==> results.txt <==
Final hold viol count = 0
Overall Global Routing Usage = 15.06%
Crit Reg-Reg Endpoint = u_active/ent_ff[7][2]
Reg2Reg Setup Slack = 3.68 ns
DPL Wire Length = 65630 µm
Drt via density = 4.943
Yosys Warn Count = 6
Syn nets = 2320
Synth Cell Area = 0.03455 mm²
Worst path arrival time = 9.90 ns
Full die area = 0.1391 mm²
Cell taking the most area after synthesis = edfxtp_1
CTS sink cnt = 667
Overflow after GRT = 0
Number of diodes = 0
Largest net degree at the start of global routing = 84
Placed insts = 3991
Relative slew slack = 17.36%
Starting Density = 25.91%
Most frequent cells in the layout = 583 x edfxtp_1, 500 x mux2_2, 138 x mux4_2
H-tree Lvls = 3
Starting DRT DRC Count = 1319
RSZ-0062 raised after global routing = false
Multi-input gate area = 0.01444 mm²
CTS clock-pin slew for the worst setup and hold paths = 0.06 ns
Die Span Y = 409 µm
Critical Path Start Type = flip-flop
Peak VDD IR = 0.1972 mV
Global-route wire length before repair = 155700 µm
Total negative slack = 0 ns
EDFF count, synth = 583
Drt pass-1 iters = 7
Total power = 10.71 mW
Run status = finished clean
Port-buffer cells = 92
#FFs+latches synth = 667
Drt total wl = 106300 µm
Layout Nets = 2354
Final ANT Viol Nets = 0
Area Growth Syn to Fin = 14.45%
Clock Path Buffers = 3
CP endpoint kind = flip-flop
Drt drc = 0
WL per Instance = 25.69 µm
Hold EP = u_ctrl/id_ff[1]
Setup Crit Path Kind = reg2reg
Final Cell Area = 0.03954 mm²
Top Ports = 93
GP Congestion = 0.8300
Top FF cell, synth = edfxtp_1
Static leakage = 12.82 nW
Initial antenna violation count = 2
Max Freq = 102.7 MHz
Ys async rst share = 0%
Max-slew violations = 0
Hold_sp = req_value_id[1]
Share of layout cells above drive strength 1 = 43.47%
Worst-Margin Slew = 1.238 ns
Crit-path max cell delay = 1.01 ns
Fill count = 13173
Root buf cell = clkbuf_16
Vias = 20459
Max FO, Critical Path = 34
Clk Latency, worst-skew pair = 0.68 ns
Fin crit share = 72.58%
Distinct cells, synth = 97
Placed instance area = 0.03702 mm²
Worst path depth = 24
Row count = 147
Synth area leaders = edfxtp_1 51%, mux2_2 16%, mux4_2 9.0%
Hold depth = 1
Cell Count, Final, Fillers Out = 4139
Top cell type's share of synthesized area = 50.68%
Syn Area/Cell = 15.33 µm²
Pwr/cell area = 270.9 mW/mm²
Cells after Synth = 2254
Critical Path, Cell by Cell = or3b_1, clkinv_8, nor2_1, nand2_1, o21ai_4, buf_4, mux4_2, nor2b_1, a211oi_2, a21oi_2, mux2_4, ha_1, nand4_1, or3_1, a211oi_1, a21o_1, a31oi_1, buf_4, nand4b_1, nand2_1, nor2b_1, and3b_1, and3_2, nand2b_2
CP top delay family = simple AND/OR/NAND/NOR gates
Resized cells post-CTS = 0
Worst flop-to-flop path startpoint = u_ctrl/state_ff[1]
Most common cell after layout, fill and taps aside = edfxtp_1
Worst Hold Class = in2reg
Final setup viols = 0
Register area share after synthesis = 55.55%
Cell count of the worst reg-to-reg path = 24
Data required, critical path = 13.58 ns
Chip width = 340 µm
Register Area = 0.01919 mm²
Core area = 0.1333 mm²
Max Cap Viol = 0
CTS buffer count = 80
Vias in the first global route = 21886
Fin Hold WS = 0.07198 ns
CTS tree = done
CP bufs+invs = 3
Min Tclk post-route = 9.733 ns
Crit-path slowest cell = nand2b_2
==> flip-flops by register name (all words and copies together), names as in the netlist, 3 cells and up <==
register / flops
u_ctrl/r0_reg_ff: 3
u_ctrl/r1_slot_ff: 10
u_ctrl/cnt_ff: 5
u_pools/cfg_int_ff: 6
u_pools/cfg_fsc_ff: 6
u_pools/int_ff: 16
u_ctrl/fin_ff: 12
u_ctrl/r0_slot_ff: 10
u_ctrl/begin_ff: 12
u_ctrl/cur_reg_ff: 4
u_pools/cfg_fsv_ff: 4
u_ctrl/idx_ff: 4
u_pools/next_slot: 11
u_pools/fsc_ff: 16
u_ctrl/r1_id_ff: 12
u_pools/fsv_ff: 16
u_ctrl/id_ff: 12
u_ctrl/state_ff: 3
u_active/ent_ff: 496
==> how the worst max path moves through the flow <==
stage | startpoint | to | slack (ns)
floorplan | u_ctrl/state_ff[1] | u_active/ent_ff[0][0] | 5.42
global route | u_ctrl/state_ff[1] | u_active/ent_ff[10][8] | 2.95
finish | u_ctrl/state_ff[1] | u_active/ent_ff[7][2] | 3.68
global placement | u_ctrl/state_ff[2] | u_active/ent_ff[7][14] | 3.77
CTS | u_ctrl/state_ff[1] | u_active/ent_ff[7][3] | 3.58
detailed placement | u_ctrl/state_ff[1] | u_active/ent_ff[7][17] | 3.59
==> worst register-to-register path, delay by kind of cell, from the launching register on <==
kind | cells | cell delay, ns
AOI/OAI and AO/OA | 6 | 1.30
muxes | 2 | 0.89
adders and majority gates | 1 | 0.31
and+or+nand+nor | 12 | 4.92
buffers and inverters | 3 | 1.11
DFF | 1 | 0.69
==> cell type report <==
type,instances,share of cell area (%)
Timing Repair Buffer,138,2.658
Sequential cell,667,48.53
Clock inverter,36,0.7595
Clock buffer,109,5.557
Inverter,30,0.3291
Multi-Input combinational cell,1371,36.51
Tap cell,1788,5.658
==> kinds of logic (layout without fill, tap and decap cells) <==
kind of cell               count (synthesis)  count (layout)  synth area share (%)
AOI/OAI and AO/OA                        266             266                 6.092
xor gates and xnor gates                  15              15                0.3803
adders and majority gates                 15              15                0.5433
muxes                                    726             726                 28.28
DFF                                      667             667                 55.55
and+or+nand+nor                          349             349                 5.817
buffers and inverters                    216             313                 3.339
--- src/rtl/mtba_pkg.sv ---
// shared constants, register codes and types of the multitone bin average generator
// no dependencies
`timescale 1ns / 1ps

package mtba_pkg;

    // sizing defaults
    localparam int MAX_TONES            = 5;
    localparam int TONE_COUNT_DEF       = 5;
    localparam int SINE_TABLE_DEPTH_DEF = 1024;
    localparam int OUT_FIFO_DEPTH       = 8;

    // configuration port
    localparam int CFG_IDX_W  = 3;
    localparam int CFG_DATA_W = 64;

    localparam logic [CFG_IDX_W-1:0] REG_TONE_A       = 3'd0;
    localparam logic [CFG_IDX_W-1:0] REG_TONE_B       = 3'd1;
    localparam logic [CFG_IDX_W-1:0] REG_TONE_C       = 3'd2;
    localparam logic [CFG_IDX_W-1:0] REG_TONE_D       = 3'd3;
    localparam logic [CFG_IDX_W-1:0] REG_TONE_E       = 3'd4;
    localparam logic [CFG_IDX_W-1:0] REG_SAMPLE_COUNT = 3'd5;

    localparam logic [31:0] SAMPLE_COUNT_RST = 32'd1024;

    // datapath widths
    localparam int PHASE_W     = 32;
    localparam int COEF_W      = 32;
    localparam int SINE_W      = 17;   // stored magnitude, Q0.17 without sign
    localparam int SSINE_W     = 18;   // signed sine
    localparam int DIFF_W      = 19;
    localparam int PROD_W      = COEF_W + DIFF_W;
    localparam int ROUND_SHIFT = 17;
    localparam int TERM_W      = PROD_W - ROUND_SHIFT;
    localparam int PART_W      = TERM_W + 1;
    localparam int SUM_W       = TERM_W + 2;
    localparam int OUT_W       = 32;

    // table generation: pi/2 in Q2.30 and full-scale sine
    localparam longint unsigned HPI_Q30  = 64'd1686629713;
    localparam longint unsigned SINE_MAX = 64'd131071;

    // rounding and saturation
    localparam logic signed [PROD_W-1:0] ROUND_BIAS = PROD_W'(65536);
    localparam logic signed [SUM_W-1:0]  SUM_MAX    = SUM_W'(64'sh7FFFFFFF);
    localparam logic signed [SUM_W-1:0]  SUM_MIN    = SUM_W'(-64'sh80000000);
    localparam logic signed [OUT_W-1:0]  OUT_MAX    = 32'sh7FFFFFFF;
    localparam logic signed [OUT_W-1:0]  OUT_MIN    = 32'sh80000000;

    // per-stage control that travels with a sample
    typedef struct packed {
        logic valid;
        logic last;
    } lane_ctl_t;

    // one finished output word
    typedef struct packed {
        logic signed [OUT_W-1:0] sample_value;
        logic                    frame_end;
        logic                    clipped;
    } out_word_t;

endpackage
===
TASK STATEMENT: Return only the lines between the one holding "Clock inverter,36,0.7595" and the one holding "area share (%)", inclusive, exactly as they appear above.

TASK ANSWER:
Clock inverter,36,0.7595
Clock buffer,109,5.557
Inverter,30,0.3291
Multi-Input combinational cell,1371,36.51
Tap cell,1788,5.658
==> kinds of logic (layout without fill, tap and decap cells) <==
kind of cell               count (synthesis)  count (layout)  synth area share (%)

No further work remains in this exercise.